Your task
Each record should be output exactly, with every character kept.

**** Provided data ****

==> config.mk <==
export PLATFORM = sky130hd
export DESIGN_NAME = multicycle_control_unit
export DESIGN_NICKNAME = d
export VERILOG_FILES = /design/src/rtl/multicycle_control_unit.sv
export SDC_FILE = /design/constraint.sdc
export NUM_CORES = 1
export LEC_CHECK = 0
export CAP_MARGIN = 10
export CORE_MARGIN = 5
export CORE_UTILIZATION = 31
export DETAILED_ROUTE_END_ITERATION = 7
export HOLD_SLACK_MARGIN = 0.12
export PLACE_DENSITY = 0.55
export SLEW_MARGIN = 40
export SYNTH_ARGS = -nofsm -noshare
export SYNTH_HDL_FRONTEND = slang
export SYNTH_SLANG_ARGS = --single-unit
==> constraint.sdc <==
create_clock -name clk -period 2 [get_ports clk]
set_clock_uncertainty 0.15 [all_clocks]
set_input_delay 0.4 -clock clk [delete_from_list [all_inputs] [get_ports clk]]
set_output_delay 0.4 -clock clk [all_outputs]
set_load 0.05 [all_outputs]
==> src/rtl/multicycle_control_unit.sv <==
// K&S multicycle control unit: fetch/decode/execute sequencer with RAM wait states,
// conditional branches on datapath flags, illegal-instruction trap and a saturating retire counter.
package k_and_s_pkg;
  typedef enum logic [4:0] {
    I_NOP    = 5'd0,
    I_LOAD   = 5'd1,
    I_STORE  = 5'd2,
    I_MOVE   = 5'd3,
    I_ADD    = 5'd4,
    I_SUB    = 5'd5,
    I_AND    = 5'd6,
    I_OR     = 5'd7,
    I_BRANCH = 5'd8,
    I_BZERO  = 5'd9,
    I_BNZERO = 5'd10,
    I_BNEG   = 5'd11,
    I_BNNEG  = 5'd12,
    I_BOV    = 5'd13,
    I_BNOV   = 5'd14,
    I_BUOV   = 5'd15,
    I_BNUOV  = 5'd16,
    I_HALT   = 5'd17
  } decoded_instruction_type;
endpackage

****

Answer to the exercise
==> config.mk <==
export PLATFORM = sky130hd
export DESIGN_NAME = multicycle_control_unit
export DESIGN_NICKNAME = d
export VERILOG_FILES = /design/src/rtl/multicycle_control_unit.sv
export SDC_FILE = /design/constraint.sdc
export NUM_CORES = 1
export LEC_CHECK = 0
export CAP_MARGIN = 10
export CORE_MARGIN = 5
export CORE_UTILIZATION = 31
export DETAILED_ROUTE_END_ITERATION = 7
export HOLD_SLACK_MARGIN = 0.12
export PLACE_DENSITY = 0.55
export SLEW_MARGIN = 40
export SYNTH_ARGS = -nofsm -noshare
export SYNTH_HDL_FRONTEND = slang
export SYNTH_SLANG_ARGS = --single-unit
==> constraint.sdc <==
create_clock -name clk -period 2 [get_ports clk]
set_clock_uncertainty 0.15 [all_clocks]
set_input_delay 0.4 -clock clk [delete_from_list [all_inputs] [get_ports clk]]
set_output_delay 0.4 -clock clk [all_outputs]
set_load 0.05 [all_outputs]
==> src/rtl/multicycle_control_unit.sv <==
// K&S multicycle control unit: fetch/decode/execute sequencer with RAM wait states,
// conditional branches on datapath flags, illegal-instruction trap and a saturating retire counter.
package k_and_s_pkg;
  typedef enum logic [4:0] {
    I_NOP    = 5'd0,
    I_LOAD   = 5'd1,
    I_STORE  = 5'd2,
    I_MOVE   = 5'd3,
    I_ADD    = 5'd4,
    I_SUB    = 5'd5,
    I_AND    = 5'd6,
    I_OR     = 5'd7,
    I_BRANCH = 5'd8,
    I_BZERO  = 5'd9,
    I_BNZERO = 5'd10,
    I_BNEG   = 5'd11,
    I_BNNEG  = 5'd12,
    I_BOV    = 5'd13,
    I_BNOV   = 5'd14,
    I_BUOV   = 5'd15,
    I_BNUOV  = 5'd16,
    I_HALT   = 5'd17
  } decoded_instruction_type;
endpackage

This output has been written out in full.